Problem statement >> Could you write out, word for word, only the lines from the one containing "export DESIGN_NAME = xbt_dma" through the last line of the data below?

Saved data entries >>
- - - - -

Source: an optimization exercise on an open RTL-to-GDS flow (aim: a short achievable clock period and few clock cycles). Production flows keep margins and buffers that such runs may drop. Function was checked by simulation only, so behaviour that the tests miss may differ from the original. No activity file was given, so power comes from the tool's default toggle rates.

--- flow/constraint.sdc ---
create_clock -name core_clock -period 5.0 [get_ports {clk}]
set_input_delay 1.0000 -clock core_clock [delete_from_list [all_inputs] [get_ports {clk}]]
set_output_delay 1.0000 -clock core_clock [all_outputs]
set_load 0.01 [all_outputs]
--- flow/run.sh ---
#!/bin/bash
# synth_recipe.tcl (not shown) runs the flow's synth.tcl, then flattens the netlist and writes it again
# the make line also repeats each setting of config.mk as NAME=value (left out here)
make -C /OpenROAD-flow-scripts/flow DESIGN_CONFIG=/design/flow/config.mk WORK_HOME=/design/flow/orfs CLKGATE_MAP_FILE= SYNTH_SCRIPT=/design/flow/synth_recipe.tcl finish
--- flow/config.mk ---
export PLATFORM = sky130hd
export DESIGN_NAME = xbt_dma
export DESIGN_NICKNAME = xbt_dma
export VERILOG_FILES = /design/flow/design.v
export SDC_FILE = /design/flow/constraint.sdc
export NUM_CORES = 4
export LEC_CHECK = 0
export CAP_MARGIN = 20
export CORE_MARGIN = 2
export CORE_UTILIZATION = 40
export SLEW_MARGIN = 20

- - - - -

Solution for this exercise >>
export DESIGN_NAME = xbt_dma
export DESIGN_NICKNAME = xbt_dma
export VERILOG_FILES = /design/flow/design.v
export SDC_FILE = /design/flow/constraint.sdc
export NUM_CORES = 4
export LEC_CHECK = 0
export CAP_MARGIN = 20
export CORE_MARGIN = 2
export CORE_UTILIZATION = 40
export SLEW_MARGIN = 20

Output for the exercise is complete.